Berlin, 23 November 2024. The German government has signalled a potential reversal of its coal phase-out plans, citing an unprecedented energy crisis that threatens industrial output and household heating this winter. The move, announced late yesterday by Economy Minister Robert Habeck, marks a stark departure from Europe’s largest economy’s long-standing commitment to decarbonisation and poses a direct challenge to Britain’s self-proclaimed leadership in the global net-zero transition.
Germany’s decision, framed as a temporary emergency measure, would delay the closure of several coal-fired power plants previously scheduled for retirement. The nation’s grid operator has warned that without these units, electricity shortages could exceed 10 gigawatts during peak demand periods, forcing rolling blackouts. The crisis has been precipitated by the confluence of reduced Russian gas flows, lower-than-expected renewable output from wind and solar, and the shutdown of the country’s last three nuclear reactors in April 2023.
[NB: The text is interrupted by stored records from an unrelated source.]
--- config.mk ---
export PLATFORM = sky130hd
export DESIGN_NAME = sumador_serial_ctrl_flat
export DESIGN_NICKNAME = d
export VERILOG_FILES = /design/src/rtl/sumador_serial_ctrl_pkg.sv /design/src/rtl/sumador_serial_ctrl_if.sv /design/src/rtl/sumador_serial_ctrl_sumador_completo.sv /design/src/rtl/sumador_serial_ctrl.sv /design/src/flat_wrapper.sv
export SDC_FILE = /design/constraint.sdc
export NUM_CORES = 1
export LEC_CHECK = 0
export CORE_MARGIN = 2
export CORE_UTILIZATION = 51
export DETAILED_ROUTE_END_ITERATION = 12
export HOLD_SLACK_MARGIN = 0.02
export PLACE_DENSITY = 0.79
export SETUP_SLACK_MARGIN = 0.4
export SLEW_MARGIN = 20
export SYNTH_ARGS = -nofsm -noshare
export SYNTH_HDL_FRONTEND = slang
export SYNTH_SLANG_ARGS = --single-unit
--- constraint.sdc ---
create_clock -name clk -period 3.4 [get_ports clk]
set_input_delay 0.68 -clock clk [delete_from_list [all_inputs] [get_ports clk]]
set_output_delay 0.68 -clock clk [all_outputs]
set_load 0.05 [all_outputs]
--- src/rtl/sumador_serial_ctrl_pkg.sv ---
// rtl/sumador_serial_ctrl_pkg.sv - shared types and defaults for the bit-serial adder controller
package sumador_serial_ctrl_pkg;

    // Controller states; encodings are fixed so they match existing power-analysis scripts
    typedef enum logic [1:0] {
        ST_IDLE  = 2'b00,
        ST_SHIFT = 2'b01,
        ST_DONE  = 2'b10
    } state_e;

    localparam int DEF_WIDTH = 8;
    localparam int DEF_CNT_W = 16;
    localparam int DEF_PWRC  = 0;

    // Reference sum of the serial datapath: {carry_out, sum} of a + b + ci
    function automatic logic [DEF_WIDTH:0] ref_add(input logic [DEF_WIDTH-1:0] a,
                                                   input logic [DEF_WIDTH-1:0] b,
                                                   input logic                 ci);
        return (DEF_WIDTH+1)'(a) + (DEF_WIDTH+1)'(b) + (DEF_WIDTH+1)'(ci);
    endfunction

endpackage

--- src/rtl/sumador_serial_ctrl_if.sv ---
// rtl/sumador_serial_ctrl_if.sv - operand/result handshake bundle for the serial adder
interface sumador_serial_ctrl_if
    import sumador_serial_ctrl_pkg::*;
#(
    parameter int WIDTH = DEF_WIDTH
);
    logic             in_valid;
    logic             in_ready;
    logic [WIDTH-1:0] op_a;
    logic [WIDTH-1:0] op_b;
    logic             c_in;
    logic             out_valid;
    logic             out_ready;
    logic [WIDTH-1:0] sum;
    logic             c_out;

    // Producer/consumer side
    modport master (
        output in_valid, op_a, op_b, c_in, out_ready,
        input  in_ready, out_valid, sum, c_out
    );

    // Controller side
    modport slave (
        input  in_valid, op_a, op_b, c_in, out_ready,
        output in_ready, out_valid, sum, c_out
    );
endinterface

--- src/rtl/sumador_serial_ctrl_sumador_completo.sv ---
// rtl/sumador_serial_ctrl_sumador_completo.sv - one-bit full adder driven by the serial controller
module sumador_completo #(
    parameter int PwrC = 0
) (
    input  logic a,
    input  logic b,
    input  logic ci,
    output logic s,
    output logic co
);
    // PwrC is a power-characterisation tag; negative values are meaningless
    if (PwrC < 0) begin : g_bad_pwrc
        $error("sumador_completo: PwrC must be non-negative");
    end

    assign s  = a ^ b ^ ci;
    assign co = (a & b) | (ci & (a ^ b));
endmodule

--- src/rtl/sumador_serial_ctrl.sv ---
// rtl/sumador_serial_ctrl.sv - bit-serial adder controller with sum-bit toggle counter
module sumador_serial_ctrl
    import sumador_serial_ctrl_pkg::*;
#(
    parameter int WIDTH = DEF_WIDTH,
    parameter int CNT_W = DEF_CNT_W,
    parameter int PwrC  = DEF_PWRC
) (
    input  logic                  clk,
    input  logic                  reset_L,
    sumador_serial_ctrl_if.slave  bus,
    output logic                  busy,
    input  logic                  clr_cnt,
    output logic [CNT_W-1:0]      toggle_cnt
);
    localparam int IDX_W = $clog2(WIDTH);

    if (WIDTH < 2) begin : g_bad_width
        $error("sumador_serial_ctrl: WIDTH must be at least 2");
    end

    state_e             state_q;
    logic [WIDTH-1:0]   a_sr_q;
    logic [WIDTH-1:0]   b_sr_q;
    // Upper WIDTH-1 bits of the sum shift register; bit 0 is never read again
    logic [WIDTH-2:0]   s_hi_q;
    logic [WIDTH-1:0]   sum_q;
    logic               carry_q;
    logic               c_out_q;
    logic [IDX_W-1:0]   bit_idx_q;
    logic [CNT_W-1:0]   toggle_cnt_q;
    logic [CNT_W-1:0]   toggle_cnt_d;
    logic               last_s_q;
    logic               last_s_d;
    logic               add_s;
    logic               add_co;
    logic [WIDTH-1:0]   sum_shift;

    sumador_completo #(
        .PwrC (PwrC)
    ) u_fa (
        .a  (a_sr_q[0]),
        .b  (b_sr_q[0]),
        .ci (carry_q),
        .s  (add_s),
        .co (add_co)
    );

    // New sum bit enters at the top; after the last bit this is the full result
    assign sum_shift = {add_s, s_hi_q};

    // Control FSM with operand/sum shift registers and the carry flop
    always_ff @(posedge clk or negedge reset_L) begin
        if (!reset_L) begin
            state_q   <= ST_IDLE;
            a_sr_q    <= '0;
            b_sr_q    <= '0;
            s_hi_q    <= '0;
            sum_q     <= '0;
            carry_q   <= 1'b0;
            c_out_q   <= 1'b0;
            bit_idx_q <= '0;
        end else begin
            case (state_q)
                ST_IDLE: begin
                    if (bus.in_valid) begin
                        a_sr_q    <= bus.op_a;
                        b_sr_q    <= bus.op_b;
                        carry_q   <= bus.c_in;
                        bit_idx_q <= '0;
                        state_q   <= ST_SHIFT;
                    end
                end
                ST_SHIFT: begin
                    s_hi_q    <= sum_shift[WIDTH-1:1];
                    carry_q   <= add_co;
                    a_sr_q    <= a_sr_q >> 1;
                    b_sr_q    <= b_sr_q >> 1;
                    bit_idx_q <= bit_idx_q + IDX_W'(1);
                    if (bit_idx_q == IDX_W'(WIDTH - 1)) begin
                        sum_q   <= sum_shift;
                        c_out_q <= add_co;
                        state_q <= ST_DONE;
                    end
                end
                ST_DONE: begin
                    if (bus.out_ready) begin
                        state_q <= ST_IDLE;
                    end
                end
                default: state_q <= ST_IDLE;
            endcase
        end
    end

    // Toggle counter next state: saturating count of sum-bit changes, clear wins
    always_comb begin
        toggle_cnt_d = toggle_cnt_q;
        last_s_d     = last_s_q;
        if (state_q == ST_SHIFT) begin
            last_s_d = add_s;
            if ((add_s != last_s_q) && (toggle_cnt_q != '1)) begin
                toggle_cnt_d = toggle_cnt_q + CNT_W'(1);
            end
        end
        if (clr_cnt) begin
            toggle_cnt_d = '0;
        end
    end

    // Toggle counter and last sum bit registers; last_s persists across operations
    always_ff @(posedge clk or negedge reset_L) begin
        if (!reset_L) begin
            toggle_cnt_q <= '0;
            last_s_q     <= 1'b0;
        end else begin
            toggle_cnt_q <= toggle_cnt_d;
            last_s_q     <= last_s_d;
        end
    end

    assign bus.in_ready  = (state_q == ST_IDLE);
    assign bus.out_valid = (state_q == ST_DONE);
    assign bus.sum       = sum_q;
    assign bus.c_out     = c_out_q;
    assign busy          = (state_q == ST_SHIFT);
    assign toggle_cnt    = toggle_cnt_q;
endmodule

--- src/flat_wrapper.sv ---
// flat-port wrapper written by rule: the top's interface ports become plain ports
module sumador_serial_ctrl_flat import sumador_serial_ctrl_pkg::*;
#(
    parameter int WIDTH = DEF_WIDTH,
    parameter int CNT_W = DEF_CNT_W,
    parameter int PwrC  = DEF_PWRC
)
  (clk, reset_L, busy, clr_cnt, toggle_cnt, bus_in_valid, bus_op_a, bus_op_b, bus_c_in, bus_out_ready, bus_in_ready, bus_out_valid, bus_sum, bus_c_out);
  sumador_serial_ctrl_if #(.WIDTH(WIDTH)) bus_i ();
  input  logic clk;
  input  logic reset_L;
  output logic busy;
  input  logic clr_cnt;
  output logic [CNT_W-1:0] toggle_cnt;
  input wire logic [$bits(bus_i.in_valid)-1:0] bus_in_valid;
  input wire logic [$bits(bus_i.op_a)-1:0] bus_op_a;
  input wire logic [$bits(bus_i.op_b)-1:0] bus_op_b;
  input wire logic [$bits(bus_i.c_in)-1:0] bus_c_in;
  input wire logic [$bits(bus_i.out_ready)-1:0] bus_out_ready;
  output wire logic [$bits(bus_i.in_ready)-1:0] bus_in_ready;
  output wire logic [$bits(bus_i.out_valid)-1:0] bus_out_valid;
  output wire logic [$bits(bus_i.sum)-1:0] bus_sum;
  output wire logic [$bits(bus_i.c_out)-1:0] bus_c_out;
  assign bus_i.in_valid = bus_in_valid;
  assign bus_i.op_a = bus_op_a;
  assign bus_i.op_b = bus_op_b;
  assign bus_i.c_in = bus_c_in;
  assign bus_i.out_ready = bus_out_ready;
  assign bus_in_ready = bus_i.in_ready;
  assign bus_out_valid = bus_i.out_valid;
  assign bus_sum = bus_i.sum;
  assign bus_c_out = bus_i.c_out;
  sumador_serial_ctrl #(.WIDTH(WIDTH), .CNT_W(CNT_W), .PwrC(PwrC)) u_core (.clk(clk), .reset_L(reset_L), .bus(bus_i), .busy(busy), .clr_cnt(clr_cnt), .toggle_cnt(toggle_cnt));
endmodule
==> results of run 1 <==
where the power goes:
part | total [µW] | internal [µW] | switching [µW]
clock | 356 | 145 | 211
sequential | 986 | 854 | 132
combinational | 1130 | 424 | 703
total | 2470 | 1420 | 1050
metrics by stage:
step / hold slack, ns / total power [µW] / utilization / cell area, µm²
after floorplan: 0.384 / 1810 / - / 2520
after global placement: 0.464 / 2100 / 0.648 / 3080
after detailed placement: 0.464 / 2130 / 0.648 / 3080
after CTS: 0.392 / 2490 / 0.667 / 3170
after global routing: 0.419 / 2660 / 0.667 / 3170
final: 0.379 / 2470 / 0.667 / 3170
cell families (layout without fill, tap and decap cells):
| family | Yosys count | after routing | share of synthesized area |
|---|---|---|---|
| and+or+nand+nor | 88 | 88 | 0.175 |
| AOI/OAI and AO/OA | 57 | 57 | 0.132 |
| DFF | 54 | 54 | 0.535 |
| muxes | 23 | 23 | 0.0957 |
| buffers and inverters | 19 | 69 | 0.0317 |
| adders and majority gates | 4 | 4 | 0.0228 |
| xor gates and xnor gates | 2 | 2 | 0.00694 |
cells in the mapped netlist:
master and instances:
inv_2 1, ha_1 3, a211oi_1 3, nand3b_1 1, a32o_1 1, or3_1 5, buf_1 2, or2b_1 1
o21ai_0 24, inv_1 6, nor2b_1 3, nor3_1 1, clkbuf_1 8, xor2_1 1, nor2_1 7, mux2_2 9
o31ai_1 8, o21bai_1 1, a41oi_1 1, or4_1 7, buf_6 1, or2_2 1, or4_4 1, and3_1 1
nand4_1 6, and4_1 1, nand2b_2 1, mux2i_1 14, buf_2 1, nor4_2 1, o211ai_1 1, a22o_1 2
nand3_1 4, fa_1 1, xnor2_1 1, dfrtp_1 54, nand2_1 45, nor4_1 2, a21oi_1 16
critical path, cell delays in order (launching register included):
cell             delay (ns)
dfrtp_1                0.43
nand2b_2               0.32
inv_2                  0.10
clkdlybuf4s50_1        0.80
path summary, 6_finish.rpt:
check	startpoint	end	slack (ns)	depth (start not counted)
setup / recovery	u_core.state_q[1]	busy	0.77	3
hold / removal	reset_L	u_core.toggle_cnt[12]	0.38	1
setup reg to reg	u_core.a_sr_q[0]	u_core.toggle_cnt[13]	0.87	6
hold reg to reg	u_core.bus.c_out	u_core.bus.c_out	0.49	2
max in group asynchronous	reset_L	u_core.s_hi_q[5]	2.38	2
min in group clk	u_core.bus.c_out	u_core.bus.c_out	0.49	2
registers in the layout, summed over array words and instances, names as in the netlist:
name               cells
u_core.bus.c_out       1
u_core.s_hi_q          7
u_core.bus.sum         8
u_core.state_q         2
u_core.bit_idx_q       3
u_core.carry_q         1
u_core.toggle_cnt     16
u_core.a_sr_q          8
u_core.b_sr_q          8
routing by layer:
layer / share of wire / wire, µm
met5: 0 / 0
met4: 0.014 / 69
met3: 0.040 / 195
met2: 0.47 / 2300
met1: 0.47 / 2320
layout make-up:
type / instances / share of cell area
multi-input combinational: 174 / 0.346
timing repair buffer: 54 / 0.165
tap: 67 / 0.0264
sequential: 54 / 0.426
inverter: 7 / 0.00829
clock inverter: 3 / 0.00671
clock buffer: 5 / 0.0217
==> out/results.tsv, run 1 <==
stage	metric	value	unit
timing	final hold vios	0	
drt	DRT iter0 DRCs	135	
floorplanning	io pins	50	
logic_synthesis	top cells by area, synth	dfrtp_1 54%, nand2_1 6.7%, mux2i_1 5.6%	
clocking	CTS tree	yes	
drt	routed wire length	4890	µm
power	PD cells	779	nW/µm²
logic_synthesis	syn_area_per_cell	10.2	µm²
clocking	Clock Pin Slew Worst Setup and Hold Paths	0.10	ns
timing	final period utilization	0.772	
drt	DR WL/cell	13.4	µm
critical_path	WP data required	2.72	ns
global_routing	met3 usage	0.0325	
placed_design	placed cells	356	
placed_design	Final HPWL DP	3440	µm
floorplanning	Initial Util	0.531	
timing	FMAX	0.381	GHz
timing	max-slew violation count	0	
timing	Final Worst Setup Slack	0.774	ns
global_routing	grt met1 use	0.272	
floorplanning	Die Ht	74.3	µm
finish	nets	322	
global_routing	GRT Total Usage	0.196	
global_routing	largest net degree at the start of global routing	36	
critical_path	critical path peak fanout	14	
drt	via count	1988	
drt	DRC viols	0	
clocking	H-tree depth	2	
critical_path	CP Capture Type	primary output	
logic_synthesis	Yosys top cell area share	0.535	
critical_path	CP Data Arrival Time	1.95	ns
global_routing	initial antenna violation count	0	
finish	post-route insts no fill	364	
timing	Slew @ Worst Pin	0.775	ns
worst_hold_path	hold crit path type	in2async	
global_routing	wire length of the first global-routing pass	8360	µm
power	LEAKAGE	0.00138	µW
floorplanning	die width	74.3	µm
logic_synthesis	register area share after synthesis	0.535	
timing	TNS Setup	0	ns
logic_synthesis	post-synthesis cell type count	39	
clocking	CTS Buf Count	5	
drt	vias per cell	5.46	
logic_synthesis	syn nets	273	
finish	Layout fillers	413	
clocking	CTS resizes	0	
floorplanning	die outline area	5530	µm²
finish	share of cells above drive strength 1	0.0976	
logic_synthesis	post-synth top area cell	dfrtp_1	
logic_synthesis	Synth Register Bits	54	
global_routing	GRT Max-Usage Layer	met2	
logic_synthesis	Yosys warning count	0	
clocking	total clock sinks	54	
critical_path	CP Class	reg2out	
global_routing	vias in the first global route	1841	
clocking	CTS root buffer	clkbuf_8	
logic_synthesis	Mapped Area	2520	µm²
outcome	status	completed	
logic_synthesis	synthesized instance count	247	
finish	register area	1350	µm²
timing	crit path time final	2.63	ns
finish	area delta synth->final	25.6	%
floorplanning	Rows	25	
timing	Slew HR	0.479	
clocking	CTS Hold Buffers Added	0	
finish	most frequent cells in the layout	54 x dfrtp_1, 48 x clkdlybuf4s50_1, 45 x nand2_1	
timing	final-report setup violation count	0	
drt	First-pass DRT Iterations	4	
timing	RSZ-0062 raised after global routing	no	
clocking	clock latency on the worst-skew pair	0.31	ns
placed_design	GP Congestion	0.830	
critical_path	CP Launch Type	register	
global_routing	Remaining Overflow, GRT	0	
floorplanning	Core ar.	4750	µm²
finish	Antenna Cells	0	
global_routing	M2 GR Usage	0.316	
run	# Max-Cap Violations	0	
placed_design	Port-buffer cells	49	
finish	area of the multi-input gates	1100	µm²
clocking	maximum root-to-sink buffer count	2	
timing	Max Clock Skew	0.00726	ns
placed_design	pre-CTS WS	0.892	ns
clocking	postcts setup bufs	0	
drt	DRT antenna net count	0	
power	Worst VDD drop	365	µV
finish	commonest non-fill, non-tap cell in the layout	dfrtp_1	
Note: power is estimated with default switching activity, not from simulation.
==> run 2: changes to the inputs <==
clock period = 2.6 ns   (was 3.4 ns; I/O delays follow)
==> out/results.tsv, run 2 (synthesized netlist as in run 1, its figures left out) <==
stage	metric	value	unit	change
floorplanning	io pins	50		unchanged
floorplanning	die width	74.3	µm	unchanged
finish	Layout fillers	363		-12%
clocking	clock latency on the worst-skew pair	0.32	ns	about the same
finish	max reg flops	16		unchanged
timing	Slew HR	0.544		+0.0651
clocking	Clock Pin Slew Worst Setup and Hold Paths	0.10	ns	about the same
finish	Antenna Cells	0		unchanged
critical_path	CP Launch Type	register		
critical_path	flop2flop setup slack	0.31	ns	-0.56 ns
worst_hold_path	hold crit path type	in2async		
drt	routed wire length	5400	µm	+10%
run	# Max-Cap Violations	0		unchanged
floorplanning	die outline area	5530	µm²	unchanged
drt	DR WL/cell	14.5	µm	+7.8%
timing	RSZ-0062 raised after global routing	yes		
drt	DRT iter0 DRCs	67		-50%
global_routing	largest net degree at the start of global routing	55		+53%
floorplanning	Rows	25		unchanged
placed_design	placed cells	357		+0.28%
clocking	maximum root-to-sink buffer count	2		unchanged
global_routing	wire length of the first global-routing pass	9180	µm	+9.7%
clocking	CTS root buffer	clkbuf_8		
clocking	CTS Buf Count	5		unchanged
drt	vias per cell	5.53		+1.2%
critical_path	critical path peak fanout	8		-6
timing	TNS Setup	0	ns	unchanged
power	Worst VDD drop	655	µV	+79%
clocking	CTS Hold Buffers Added	0		unchanged
timing	FMAX	0.438	GHz	
global_routing	vias in the first global route	2017		+9.6%
placed_design	Port-buffer cells	49		unchanged
timing	final hold vios	0		unchanged
power	LEAKAGE	0.00152	µW	+10%
global_routing	GRT Total Usage	0.216		+0.0199
finish	fin util	0.708		+0.0411
finish	area delta synth->final	33.4	%	
drt	First-pass DRT Iterations	4		unchanged
global_routing	initial antenna violation count	0		unchanged
critical_path	CP Data Arrival Time	2.53	ns	+0.58 ns
clocking	total clock sinks	54		unchanged
drt	DRT antenna net count	0		unchanged
placed_design	Final HPWL DP	3550	µm	+3.2%
finish	commonest non-fill, non-tap cell in the layout	dfrtp_1		
critical_path	CP Class	reg2reg		
critical_path	WP data required	2.84	ns	+0.12 ns
outcome	status	completed		
critical_path	CP Capture Type	register		
floorplanning	Die Ht	74.3	µm	unchanged
timing	crit path time final	2.29	ns	
drt	DRC viols	0		unchanged
global_routing	Remaining Overflow, GRT	0		unchanged
placed_design	pre-CTS WS	0.264	ns	-0.628 ns
finish	share of cells above drive strength 1	0.186		+0.0886
timing	Final Worst Setup Slack	0.315	ns	-0.459 ns
finish	post-route insts no fill	373		+2.5%
floorplanning	Core ar.	4750	µm²	unchanged
timing	final-report setup violation count	0		unchanged
placed_design	GP Congestion	0.778		-6.3%
timing	max-slew violation count	0		unchanged
power	PD cells	1090	nW/µm²	+40%
finish	most frequent cells in the layout	53 x dfrtp_1, 44 x nand2_1, 43 x clkdlybuf4s50_1		
clocking	CTS tree	yes		
drt	via count	2061		+3.7%
timing	final period utilization	0.879		
floorplanning	Initial Util	0.531		unchanged
clocking	H-tree depth	2		unchanged
timing	Max Clock Skew	0.00936	ns	+0.00211 ns
finish	nets	331		+2.8%
timing	Slew @ Worst Pin	0.684	ns	-0.0912 ns
## run 2: worst max-delay path: stages, from the launching register on
cell and delay [ns]:
dfrtp_1 0.40, inv_2 0.06, fa_2 0.44, xor2_1 0.17
or4_4 0.56, buf_6 0.15, or3_4 0.32, a21oi_2 0.12
## run 2: area by class of cell
cell class                      count  area [µm²]  share of cell area
Inverter                            7        26.3             0.00781
Tap cell                           67        83.8              0.0249
Clock inverter                      3        43.8              0.0130
Timing Repair Buffer               63         611               0.181
Sequential cell                    54        1350               0.402
Multi-Input combinational cell    174        1180               0.351
Clock buffer                        5        68.8              0.0204
## run 2: metal layers
metal,wire length [µm],global-route usage,part of all wire
met5,0,0,0
met4,97,0.0813,0.018
met3,254,0.0461,0.047
met2,2600,0.353,0.48
met1,2440,0.286,0.45
## run 2: stage by stage
stage	instance area [µm²]	hold WS, ns	total power (µW)
2_1_floorplan	2540	0.224	2370
3_3_place_gp	3110	0.465	2780
3_5_place_dp	3110	0.471	2840
4_1_cts	3290	0.340	3620
5_1_grt	3370	0.375	3910
6_report	3370	0.307	3660
## run 2: worst paths after layout
kind,endpoint,depth (start not counted),startpoint
min in group clk,u_core.a_sr_q[2],2,u_core.a_sr_q[2]
min reg2reg,u_core.a_sr_q[2],2,u_core.a_sr_q[2]
max in group asynchronous,u_core.toggle_cnt[0],2,reset_L
min,u_core.toggle_cnt[4],2,reset_L
max reg2reg,u_core.toggle_cnt[5],7,u_core.b_sr_q[0]
max,u_core.toggle_cnt[5],7,u_core.b_sr_q[0]
## run 2: where the power goes
group	switching, µW	internal, µW
Sequential	187	1120
Combinational	1020	770
Clock	285	289
Total	1490	2180
## run 2: repair_timing
item / CTS / global route
endpoints found under the setup margin: 10 / 17
pin swaps: 3 / 7
resized for setup: 7 / 17
buffers inserted: 7 / 1
hold endpoints to repair: 0 / 0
For the United Kingdom, which has positioned itself as a climate vanguard by hosting COP26 and legislating a 2050 net-zero target, Germany’s retreat resonates as a cautionary tale. British energy security, while less dependent on Russian gas, remains precarious. The UK’s own coal phase-out, completed in October 2024, relied heavily on gas-fired generation and imports via interconnectors. A cold snap combined with low wind speeds could test this delicate balance.
Data from the European Network of Transmission System Operators for Electricity reveals that Germany’s renewable generation averaged just 38% of total electricity in October, down from 54% a year earlier, due to persistent low wind speeds and prolonged cloud cover. This intermittency, a physical reality of weather-dependent renewables, forces grid operators to keep fossil fuel capacity online. In the UK, the National Grid’s Electricity System Operator has already activated contingency contracts to secure additional generation from coal plants in 2025, though these are for maintenance and not new operations.
The irony is not lost on energy analysts. Germany’s Energiewende, once a model for the world, now illustrates the immense difficulty of balancing decarbonisation with industrial competitiveness. The country’s manufacturing sector, particularly energy-intensive industries like steel and chemicals, faces existential threats from high electricity prices, which have tripled since 2021. Shuttering coal plants without adequate baseload replacement has proven economically and politically untenable.
From a scientific perspective, the planet does not care about political rhetoric. Carbon dioxide emissions are additive, and any delay in coal phase-out increases the cumulative burden on the climate system. The Intergovernmental Panel on Climate Change’s Sixth Assessment Report projects that staying below 1.5°C of warming requires global coal use to decline by 95% below 2019 levels by 2050. Germany’s temporary measure, if extended, could wipe out a significant portion of its recent emissions reductions.
For UK policymakers, the takeaway is sobering. Britain’s net-zero leadership relies on exporting solutions, not just ambition. The country’s own energy transition has been buoyed by North Sea gas reserves and offshore wind, but these are not immune to the intermittency challenge. Battery storage deployment, while growing, remains insufficient for multi-day lulls. Hydrogen, touted as a clean alternative, is not yet commercially viable at scale.
Germany’s coal reconsideration is not a failure of the green transition but a symptom of its underappreciated difficulty. The laws of thermodynamics do not yield to political timelines. The question now is whether the UK can learn from Berlin’s stumble or will merely follow suit when its own emergency arrives.